* **ACTION ITEM**
Transcribe the stretch of entries below from the line with "group | Yosys" through the line with "stage by stage", exactly and with both ends included; leave out all other lines.

* **INPUT**
------------------------------------
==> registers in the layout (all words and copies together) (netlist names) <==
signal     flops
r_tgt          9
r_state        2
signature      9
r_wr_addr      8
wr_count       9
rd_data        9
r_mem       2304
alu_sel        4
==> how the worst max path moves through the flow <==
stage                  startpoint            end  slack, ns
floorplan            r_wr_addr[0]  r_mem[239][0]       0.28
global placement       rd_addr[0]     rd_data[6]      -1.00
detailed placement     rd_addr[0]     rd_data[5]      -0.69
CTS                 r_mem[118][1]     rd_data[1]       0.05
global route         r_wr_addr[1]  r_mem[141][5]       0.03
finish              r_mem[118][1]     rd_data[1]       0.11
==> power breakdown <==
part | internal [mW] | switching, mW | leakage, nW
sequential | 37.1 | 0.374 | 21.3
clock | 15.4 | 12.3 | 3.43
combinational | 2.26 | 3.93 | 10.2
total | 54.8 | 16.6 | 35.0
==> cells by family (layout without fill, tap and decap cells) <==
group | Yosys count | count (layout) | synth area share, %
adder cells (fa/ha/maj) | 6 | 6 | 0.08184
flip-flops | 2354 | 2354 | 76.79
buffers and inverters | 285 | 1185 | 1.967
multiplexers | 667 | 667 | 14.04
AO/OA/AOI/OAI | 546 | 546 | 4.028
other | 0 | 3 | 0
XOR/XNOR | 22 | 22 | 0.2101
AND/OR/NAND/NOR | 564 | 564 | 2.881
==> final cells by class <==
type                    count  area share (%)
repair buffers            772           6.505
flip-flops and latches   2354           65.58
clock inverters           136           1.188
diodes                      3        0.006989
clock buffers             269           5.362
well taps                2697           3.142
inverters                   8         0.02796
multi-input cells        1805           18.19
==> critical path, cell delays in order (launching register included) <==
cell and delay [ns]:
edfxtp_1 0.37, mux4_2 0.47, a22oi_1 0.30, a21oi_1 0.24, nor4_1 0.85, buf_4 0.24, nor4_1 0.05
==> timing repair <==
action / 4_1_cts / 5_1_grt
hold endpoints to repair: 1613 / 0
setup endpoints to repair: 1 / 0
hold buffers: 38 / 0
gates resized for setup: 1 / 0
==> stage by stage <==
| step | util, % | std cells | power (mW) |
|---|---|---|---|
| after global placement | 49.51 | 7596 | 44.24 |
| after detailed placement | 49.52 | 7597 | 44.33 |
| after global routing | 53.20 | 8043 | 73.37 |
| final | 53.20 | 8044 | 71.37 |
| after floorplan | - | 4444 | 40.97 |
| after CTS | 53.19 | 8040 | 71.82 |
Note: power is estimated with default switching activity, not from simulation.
<file path="config.mk">
export PLATFORM = sky130hd
export DESIGN_NAME = cache_refill_controller
export DESIGN_NICKNAME = d
export VERILOG_FILES = /design/src/rtl/cache_refill_controller.sv
export SDC_FILE = /design/constraint.sdc
export NUM_CORES = 2
export LEC_CHECK = 0
export CAP_MARGIN = 20
export CORE_AREA = 2 2 472 474
export CTS_BUF_LIST = sky130_fd_sc_hd__clkbuf_4
export CTS_CLUSTER_DIAMETER = 120
export DETAILED_ROUTE_END_ITERATION = 6
export DIE_AREA = 0 0 474 476
export SLEW_MARGIN = 10
export SYNTH_ARGS = -nofsm -noshare
export SYNTH_HDL_FRONTEND = slang
export SYNTH_SLANG_ARGS = --single-unit
export TNS_END_PERCENT = 20
</file>
<file path="constraint.sdc">
create_clock -name clk -period 9.4 [get_ports clk]
set_input_delay 1.88 -clock clk [delete_from_list [all_inputs] [get_ports clk]]
set_output_delay 1.88 -clock clk [all_outputs]
set_load 0.005 [all_outputs]
</file>
<file path="src/rtl/cache_refill_controller.sv">
// cache_refill_controller
//   Handles one cache miss at a time. It picks a victim way, reads the victim
//   line out of the array, writes it back as a burst if it is valid and dirty,
//   reads the missing line as a burst, and then writes it into the array.
//
// Ports
//   clk, rst                  clock and synchronous active-high reset
//   i_miss_*, o_miss_ready    miss request from the lookup side (accepted in IDLE)
//   i_way_valid/dirty         state bits of the missing set, sampled at accept
//   o_vrd_*, i_vrd_*          victim read strobe; tag and line return one cycle later
//   o_mem_req/we/addr, i_mem_ack   burst address phase
//   o_mem_wdata/wvalid, i_mem_wready  write-back beats
//   i_mem_rvalid/rdata        refill beats (always accepted)
//   o_fill_*                  one-cycle array write of the refilled line
//   o_busy                    high whenever a miss is in progress
module cache_refill_controller #(
    parameter int TAG_BITS        = 18,
    parameter int INDEX_BITS      = 8,
    parameter int OFFSET_BITS     = 6,
    parameter int LINE_SIZE_BYTES = 64,
    parameter int WAYS            = 4,
    parameter int DATA_WIDTH      = 32,
    parameter int ADDRESS_WIDTH   = 32
) (
    input  logic                         clk,
    input  logic                         rst,
    input  logic                         i_miss_valid,
    output logic                         o_miss_ready,
    input  logic [TAG_BITS-1:0]          i_miss_tag,
    input  logic [INDEX_BITS-1:0]        i_miss_index,
    input  logic [WAYS-1:0]              i_way_valid,
    input  logic [WAYS-1:0]              i_way_dirty,
    output logic                         o_vrd_en,
    output logic [INDEX_BITS-1:0]        o_vrd_index,
    output logic [$clog2(WAYS)-1:0]      o_vrd_way,
    input  logic [TAG_BITS-1:0]          i_vrd_tag,
    input  logic [LINE_SIZE_BYTES*8-1:0] i_vrd_data,
    output logic                         o_mem_req,
    output logic                         o_mem_we,
    output logic [ADDRESS_WIDTH-1:0]     o_mem_addr,
    input  logic                         i_mem_ack,
    output logic [DATA_WIDTH-1:0]        o_mem_wdata,
    output logic                         o_mem_wvalid,
    input  logic                         i_mem_wready,
    input  logic                         i_mem_rvalid,
    input  logic [DATA_WIDTH-1:0]        i_mem_rdata,
    output logic                         o_fill_en,
    output logic [INDEX_BITS-1:0]        o_fill_index,
    output logic [$clog2(WAYS)-1:0]      o_fill_way,
    output logic [TAG_BITS-1:0]          o_fill_tag,
    output logic [LINE_SIZE_BYTES*8-1:0] o_fill_data,
    output logic                         o_busy
);

    localparam int LINE_BITS = LINE_SIZE_BYTES * 8;
    localparam int BEATS     = LINE_BITS / DATA_WIDTH;
    localparam int WAY_W     = $clog2(WAYS);
    localparam int BEAT_W    = $clog2(BEATS);

    typedef enum logic [2:0] {
        IDLE, VREAD, WB_ADDR, WB_DATA, RF_ADDR, RF_DATA, FILL
    } state_t;

    state_t                  state_q, state_d;
    logic                    vrd_capture_q;   // second VREAD cycle: array data is on i_vrd_*
    logic [WAY_W-1:0]        ptr_q;
    logic [BEAT_W-1:0]       beat_q;
    logic [TAG_BITS-1:0]     miss_tag_q;
    logic [INDEX_BITS-1:0]   miss_index_q;
    logic [WAYS-1:0]         way_valid_q;
    logic [WAYS-1:0]         way_dirty_q;
    logic [TAG_BITS-1:0]     victim_tag_q;
    // Holds the victim line during write-back, then is overwritten beat by
    // beat with the refill; write-back always finishes before refill starts.
    logic [LINE_BITS-1:0]    line_q;

    logic [WAY_W-1:0]        victim_way;
    logic                    victim_from_ptr;
    logic                    beat_last;

    // Lowest invalid way wins; the round-robin pointer is only used when the set is full.
    always_comb begin
        victim_way      = ptr_q;
        victim_from_ptr = 1'b1;
        for (int w = WAYS - 1; w >= 0; w--) begin
            if (!way_valid_q[w]) begin
                victim_way      = WAY_W'(w);
                victim_from_ptr = 1'b0;
            end
        end
    end

    assign beat_last = (beat_q == BEAT_W'(BEATS - 1));

    always_comb begin
        state_d = state_q;
        case (state_q)
            IDLE:    if (i_miss_valid) state_d = VREAD;
            VREAD:   if (vrd_capture_q)
                         state_d = (way_valid_q[victim_way] && way_dirty_q[victim_way]) ? WB_ADDR : RF_ADDR;
            WB_ADDR: if (i_mem_ack) state_d = WB_DATA;
            WB_DATA: if (i_mem_wready && beat_last) state_d = RF_ADDR;
            RF_ADDR: if (i_mem_ack) state_d = RF_DATA;
            RF_DATA: if (i_mem_rvalid && beat_last) state_d = FILL;
            FILL:    state_d = IDLE;
            default: state_d = IDLE;
        endcase
    end

    // Outputs are decoded from state only; rst forces the idle values
    // immediately so nothing from an abandoned burst leaks out.
    always_comb begin
        o_miss_ready = 1'b0;
        o_busy       = 1'b0;
        o_vrd_en     = 1'b0;
        o_vrd_index  = '0;
        o_vrd_way    = '0;
        o_mem_req    = 1'b0;
        o_mem_we     = 1'b0;
        o_mem_addr   = '0;
        o_mem_wdata  = '0;
        o_mem_wvalid = 1'b0;
        o_fill_en    = 1'b0;
        o_fill_index = '0;
        o_fill_way   = '0;
        o_fill_tag   = '0;
        o_fill_data  = '0;
        if (rst) begin
            o_miss_ready = 1'b1;
        end else begin
            o_busy = (state_q != IDLE);
            case (state_q)
                IDLE:    o_miss_ready = 1'b1;
                VREAD: begin
                    if (!vrd_capture_q) begin
                        o_vrd_en    = 1'b1;
                        o_vrd_index = miss_index_q;
                        o_vrd_way   = victim_way;
                    end
                end
                WB_ADDR: begin
                    o_mem_req  = 1'b1;
                    o_mem_we   = 1'b1;
                    o_mem_addr = {victim_tag_q, miss_index_q, {OFFSET_BITS{1'b0}}};
                end
                WB_DATA: begin
                    o_mem_wvalid = 1'b1;
                    o_mem_wdata  = line_q[int'(beat_q) * DATA_WIDTH +: DATA_WIDTH];
                end
                RF_ADDR: begin
                    o_mem_req  = 1'b1;
                    o_mem_addr = {miss_tag_q, miss_index_q, {OFFSET_BITS{1'b0}}};
                end
                FILL: begin
                    o_fill_en    = 1'b1;
                    o_fill_index = miss_index_q;
                    o_fill_way   = victim_way;
                    o_fill_tag   = miss_tag_q;
                    o_fill_data  = line_q;
                end
                default: ;
            endcase
        end
    end

    always_ff @(posedge clk) begin
        if (rst) begin
            state_q       <= IDLE;
            vrd_capture_q <= 1'b0;
            ptr_q         <= '0;
            beat_q        <= '0;
        end else begin
            state_q       <= state_d;
            vrd_capture_q <= (state_q == VREAD) && !vrd_capture_q;
            if ((state_d != state_q) && (state_d == WB_DATA || state_d == RF_DATA))
                beat_q <= '0;
            else if ((state_q == WB_DATA && i_mem_wready) || (state_q == RF_DATA && i_mem_rvalid))
                beat_q <= beat_q + 1'b1;
            // WAYS is a power of two, so the natural wrap is WAYS-1 -> 0.
            if (state_q == FILL && victim_from_ptr)
                ptr_q <= ptr_q + 1'b1;
        end
    end

    always_ff @(posedge clk) begin
        if (state_q == IDLE && i_miss_valid) begin
            miss_tag_q   <= i_miss_tag;
            miss_index_q <= i_miss_index;
            way_valid_q  <= i_way_valid;
            way_dirty_q  <= i_way_dirty;
        end
        if (state_q == VREAD && vrd_capture_q) begin
            victim_tag_q <= i_vrd_tag;
            line_q       <= i_vrd_data;
        end
        if (state_q == RF_DATA && i_mem_rvalid)
            line_q[int'(beat_q) * DATA_WIDTH +: DATA_WIDTH] <= i_mem_rdata;
    end

endmodule

</file>
File: config.mk
export PLATFORM = sky130hd
export DESIGN_NAME = imem_wait_responder
export DESIGN_NICKNAME = d
export VERILOG_FILES = /design/src/rtl/imem_wait_responder.sv
export SDC_FILE = /design/constraint.sdc
export NUM_CORES = 2
export LEC_CHECK = 0
export ABC_CLOCK_PERIOD_IN_PS = 3700
export CAP_MARGIN = 20
export CORE_UTILIZATION = 30
export CTS_BUF_LIST = sky130_fd_sc_hd__clkbuf_16
export CTS_CLUSTER_DIAMETER = 200
export CTS_CLUSTER_SIZE = 25
export DETAILED_ROUTE_END_ITERATION = 8
export GPL_ROUTABILITY_DRIVEN = 0
export GPL_TIMING_DRIVEN = 0
export HOLD_SLACK_MARGIN = 0.03
export SLEW_MARGIN = 25
export SYNTH_ARGS = -nofsm -noshare
export SYNTH_HDL_FRONTEND = slang
export SYNTH_SLANG_ARGS = --single-unit
File: constraint.sdc
create_clock -name clk -period 3.7 [get_ports clk]
set_input_delay 0.74 -clock clk [delete_from_list [all_inputs] [get_ports clk]]
set_output_delay 0.74 -clock clk [all_outputs]
set_load 0.02 [all_outputs]
File: src/rtl/imem_wait_responder.sv
// Instruction-memory responder for the fetch stage. Answers the fetch
// address with a 32-bit word after LAT wait states and raises ready_F,
// which the pipeline uses as the PC enable. Includes a preload write port.
module imem_wait_responder #(
    parameter int size = 64,
    parameter int N    = 6,
    parameter int LAT  = 2
) (
    input  logic            clk,
    input  logic            reset,
    input  logic [size-1:0] imem_addr_F,
    input  logic            wr_en,
    input  logic [size-1:0] wr_addr,
    input  logic [31:0]     wr_data,
    output logic [31:0]     instr_F,
    output logic            ready_F,
    output logic            fault_F
);

    localparam int DEPTH = 1 << N;
    localparam int CW    = (LAT < 2) ? 1 : $clog2(LAT + 1);
    localparam logic [CW-1:0] LAT_C = CW'(LAT);
    localparam logic [CW-1:0] ONE_C = CW'(1);

    typedef enum logic [1:0] {IDLE, BUSY, DONE} state_t;

    state_t          r_state;
    state_t          w_state_next;
    logic [size-1:0] r_a_q;
    logic [size-1:0] w_a_next;
    logic [CW-1:0]   r_count;
    logic [CW-1:0]   w_count_next;
    logic            w_load;

    logic [31:0]     r_mem [0:DEPTH-1];
    logic [31:0]     r_instr;
    logic            r_fault;

    logic            w_wr_ok;
    logic [N-1:0]    w_resp_idx;
    logic            w_resp_fault;
    logic [31:0]     w_resp_data;
    logic            w_same;
    logic            w_unused;

    // Byte-lane bits of the preload address are don't-care.
    assign w_unused = ^wr_addr[1:0];

    assign w_wr_ok    = wr_en && (wr_addr[size-1:N+2] == '0);
    assign w_same     = (imem_addr_F == r_a_q);

    // A response is always registered for the address present at the edge,
    // so it is looked up directly from imem_addr_F (equal to the next a_q).
    assign w_resp_idx   = imem_addr_F[N+1:2];
    assign w_resp_fault = (imem_addr_F[1:0] != 2'b00) || (imem_addr_F[size-1:N+2] != '0);
    assign w_resp_data  = (w_wr_ok && (wr_addr[N+1:2] == w_resp_idx)) ? wr_data
                                                                       : r_mem[w_resp_idx];

    // Preload write port; memory contents survive reset.
    always_ff @(posedge clk) begin
        if (w_wr_ok) begin
            r_mem[wr_addr[N+1:2]] <= wr_data;
        end
    end

    // FSM state, latched address and wait-state counter.
    always_ff @(posedge clk or posedge reset) begin
        if (reset) begin
            r_state <= IDLE;
            r_a_q   <= '0;
            r_count <= '0;
        end else begin
            r_state <= w_state_next;
            r_a_q   <= w_a_next;
            r_count <= w_count_next;
        end
    end

    // Next-state logic: latch/redirect, count down, and response load strobe.
    always_comb begin
        w_state_next = r_state;
        w_a_next     = r_a_q;
        w_count_next = r_count;
        w_load       = 1'b0;
        case (r_state)
            IDLE: begin
                w_a_next = imem_addr_F;
                if (LAT == 0) begin
                    w_state_next = DONE;
                    w_load       = 1'b1;
                end else begin
                    w_state_next = BUSY;
                    w_count_next = LAT_C;
                end
            end
            BUSY: begin
                if (!w_same) begin
                    // Redirect takes priority over a count that is about to expire.
                    w_a_next = imem_addr_F;
                    if (LAT == 0) begin
                        w_state_next = DONE;
                        w_load       = 1'b1;
                    end else begin
                        w_count_next = LAT_C;
                    end
                end else if (r_count <= ONE_C) begin
                    w_state_next = DONE;
                    w_load       = 1'b1;
                end else begin
                    w_count_next = r_count - ONE_C;
                end
            end
            DONE: begin
                if (!w_same) begin
                    w_a_next = imem_addr_F;
                    if (LAT == 0) begin
                        w_load = 1'b1;
                    end else begin
                        w_state_next = BUSY;
                        w_count_next = LAT_C;
                    end
                end
            end
            default: begin
                w_state_next = IDLE;
            end
        endcase
    end

    // Response register; also tracks preload writes to the word being served.
    always_ff @(posedge clk or posedge reset) begin
        if (reset) begin
            r_instr <= '0;
            r_fault <= 1'b0;
        end else if (w_load) begin
            r_instr <= w_resp_fault ? '0 : w_resp_data;
            r_fault <= w_resp_fault;
        end else if ((r_state == DONE) && (w_state_next == DONE) && !r_fault &&
                     w_wr_ok && (wr_addr[N+1:2] == r_a_q[N+1:2])) begin
            r_instr <= wr_data;
        end
    end

    assign instr_F = r_instr;
    assign ready_F = (r_state == DONE) && w_same;
    assign fault_F = ready_F && r_fault;

endmodule
==> out/qor.yml <==
synthCells: 4128
nFillCells: 25420
max_stage_delay_ns: 0.44
final_common_cell: "edfxtp_1"
drc: 47
fmax_mhz: 257.4
slew_headroom_pct: 19.44
cp_max_fo: 10
synth_area_sq_um: 84460
die_h_um: 532.6
die_w_um: 532.6
finalPower_mw: 42.40
ys_async_sr_fraction_pct: 4.700
seq_area_frac_synth_pct: 75.81
clk_pin_slew_worst_paths_ns: 0.11
placed_area_sq_um: 96870
num_rows: 194
power_frac_seq_pct: 62.8
routed_wl_um: 323700
fin_nets: 4869
vias: 49700
yosys.area.top_type: "edfxtp_1"
critPathCaptureType: "flop"
final_max_slew_viol_count: 0
grt_pass1_vias: 47000
dp_hpwl_um: 225900
firstDrtPassIters: 9
skew_ns: 0.07657
drive_above_1_share_pct: 25.09
timing.final.crit_share_pct: 105.0
arrival_ns: 4.48
wl_per_cell_um: 38.04
swShare_pct: 23.12
die_area_sq_um: 283700
final_cell_mix: "edfxtp_1, mux4_2, mux2i_1, clkdlybuf4s50_1, buf_16"
violations: "design-rule violations, negative setup slack"
ys_seq_elements: 2149
drv_cap: 0
synth-edff-count: 2048
grt.total_usage_pct: 22.26
p_per_area_nw_per_um2: 421.0
combPwrFrac_pct: 7.5
synth_nets: 4296
grt_max_degree: 84
ys_warn_count: 0
ctsHtreeMaxLevel: 3
syn2layout_area_growth_pct: 19.24
clk_latency_ns: 0.82
status: "finished with violations"
cts_sinks: 2149
peakVddDrop_mv: 0.4006
crit_type: "primary input to flop"
fin_ws_ns: -0.1843
fp.coreArea_sq_um: 279600
drtIter0Drc: 9505
worstPathRequired_ns: 4.30
antenna_found_initial: 30
worstMarginPinSlew_ns: 1.208
cts_tree: "built"
yosysUniqueCellTypes: 66
p_sw_mw: 9.801
initial_utilization_pct: 30.20
synthFlopType: "edfxtp_1"
clock_power_share_pct: 29.7
fin_area_sq_um: 100700
synthTopCellsByArea: "edfxtp_1, mux4_2, mux2i_1"
worstSetupStartpointType: "primary input"
cts_made_buffers: 95
rsz0062_at_grt: "false"
fin_crit_ns: 3.884
leakagePower_nw: 32.45
intPower_mw: 32.60
clockBufferDepth: 3
cts-root-buf: "clkbuf_16"
synthDominantCellAreaShare_pct: 72.82
io_pins: 197
fin_setup_tns_ns: -0.7445
via_per_inst: 5.841
hold_viol: 0
crit_slowest_cell: "buf_2"
ant_nets: 0
hold_class: "primary input to flop"
grt_pass1_wl_um: 425300
avgSynthCellArea_sq_um: 20.46
grt-ovfl-total: 0
setup_viol: 11
crit_chain: "buf_2 -> buf_4 -> buf_4 -> xnor2_1 -> nand4_1 -> nor3_1 -> nand2_2 -> and3_1 -> buf_2 -> a31oi_1 -> o22ai_1"
numPortBuffers: 185
==> final cells by class <==
| type | count | area [sq um] | share of cell area, % |
|---|---|---|---|
| Multi-Input combinational cell | 1703 | 19500 | 19.37 |
| Timing Repair Buffer | 479 | 7853 | 7.797 |
| Buffer | 238 | 1693 | 1.681 |
| Antenna cell | 11 | 27.53 | 0.02733 |
| Sequential cell | 2149 | 64030 | 63.58 |
| Clock buffer | 99 | 2477 | 2.460 |
| Inverter | 35 | 138.9 | 0.1379 |
| Tap cell | 3724 | 4659 | 4.627 |
| Clock inverter | 71 | 331.6 | 0.3292 |
==> cell usage after synthesis (39+ instances only) <==
master and n:
a21oi_1 39, a221oi_1 130, a22oi_1 42, buf_2 49, buf_6 43, clkbuf_1 97, dfrtp_1 101, edfxtp_1 2048
mux2_2 73, mux2i_1 357, mux4_2 373, nand2_1 58, nor2_1 107, nor4_1 45, o21ai_0 77, xor2_1 69
==> critical path: cells and delay by family <==
kind / cells / cell delay, ns
compound gates: 2 / 0.54
buf+inv: 4 / 1.59
simple gates: 4 / 1.35
xor+xnor: 1 / 0.20
==> cell families (layout without fill, tap and decap cells) <==
logic type	Yosys count	count (layout)	share of synthesized area, %
other	0	11	0
buffers and inverters	276	922	1.913
adder cells (fa/ha/maj)	5	5	0.07407
multiplexers	810	810	15.24
AND/OR/NAND/NOR	344	344	2.019
flip-flops	2149	2149	75.81
XOR/XNOR	76	76	0.7881
AO/OA/AOI/OAI	468	468	4.153
==> through the flow <==
step                hold WS, ns  std cells  util (%)  setup WS (ns)
detailed placement       0.4782       8263     34.64         -2.232
CTS                      0.2758       8491     35.93        -0.1300
finish                   0.3111       8509     36.02        -0.1843
floorplan                0.4790       4128         -        -0.3936
global route             0.3014       8502     36.01        0.02177
global placement         0.4848       8037     32.53         -5.859
==> layer usage <==
layer	vias to the layer above	GRT usage (%)	share of wire [%]
met5	-	0	0.053
met4	26	11.90	6.3
met3	916	7.347	14
met2	4279	33.21	44
met1	26180	28.64	36
li1	18300	-	-
==> worst paths after layout <==
| kind | endpoint | cells after the start | start | slack [ns] |
|---|---|---|---|---|
| min in group asynchronous | instr_F[26] | 2 | reset | 0.32 |
| setup / recovery | instr_F[13] | 11 | imem_addr_F[3] | -0.18 |
| hold reg to reg | instr_F[21] | 1 | instr_F[21] | 0.50 |
| hold / removal | r_mem[5][20] | 1 | wr_data[20] | 0.31 |
| setup reg to reg | instr_F[6] | 13 | r_a_q[15] | 0.15 |
| max in group asynchronous | instr_F[13] | 3 | reset | 2.56 |
==> repair_timing <==
| item | CTS | global route |
|---|---|---|
| setup buffers | 60 | 8 |
| endpoints found under the setup margin | 669 | 418 |
| hold buffers | 0 | 0 |
| resized for setup | 104 | 43 |
| pin swaps | 28 | 9 |
==> flip-flops by register name, summed over array words and instances, names as in the netlist <==
register	flops
r_mem	2048
r_a_q	64
instr_F	32
r_count	2
r_state	2
r_fault	1
==> power groups by stage <==
stage	clock network [mW]	logic, mW	registers [mW]
2_1_floorplan	0	1.38	27.2
3_3_place_gp	0	2.88	27.2
3_5_place_dp	0	3.03	27.2
4_1_cts	12.6	3.06	26.6
5_1_grt	13.4	3.22	26.6
6_report	12.6	3.17	26.6
Power figures use the tool's default switching activity.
------------------------------------
* **EXPECTED ANSWER**
group | Yosys count | count (layout) | synth area share, %
adder cells (fa/ha/maj) | 6 | 6 | 0.08184
flip-flops | 2354 | 2354 | 76.79
buffers and inverters | 285 | 1185 | 1.967
multiplexers | 667 | 667 | 14.04
AO/OA/AOI/OAI | 546 | 546 | 4.028
other | 0 | 3 | 0
XOR/XNOR | 22 | 22 | 0.2101
AND/OR/NAND/NOR | 564 | 564 | 2.881
==> final cells by class <==
type                    count  area share (%)
repair buffers            772           6.505
flip-flops and latches   2354           65.58
clock inverters           136           1.188
diodes                      3        0.006989
clock buffers             269           5.362
well taps                2697           3.142
inverters                   8         0.02796
multi-input cells        1805           18.19
==> critical path, cell delays in order (launching register included) <==
cell and delay [ns]:
edfxtp_1 0.37, mux4_2 0.47, a22oi_1 0.30, a21oi_1 0.24, nor4_1 0.85, buf_4 0.24, nor4_1 0.05
==> timing repair <==
action / 4_1_cts / 5_1_grt
hold endpoints to repair: 1613 / 0
setup endpoints to repair: 1 / 0
hold buffers: 38 / 0
gates resized for setup: 1 / 0
==> stage by stage <==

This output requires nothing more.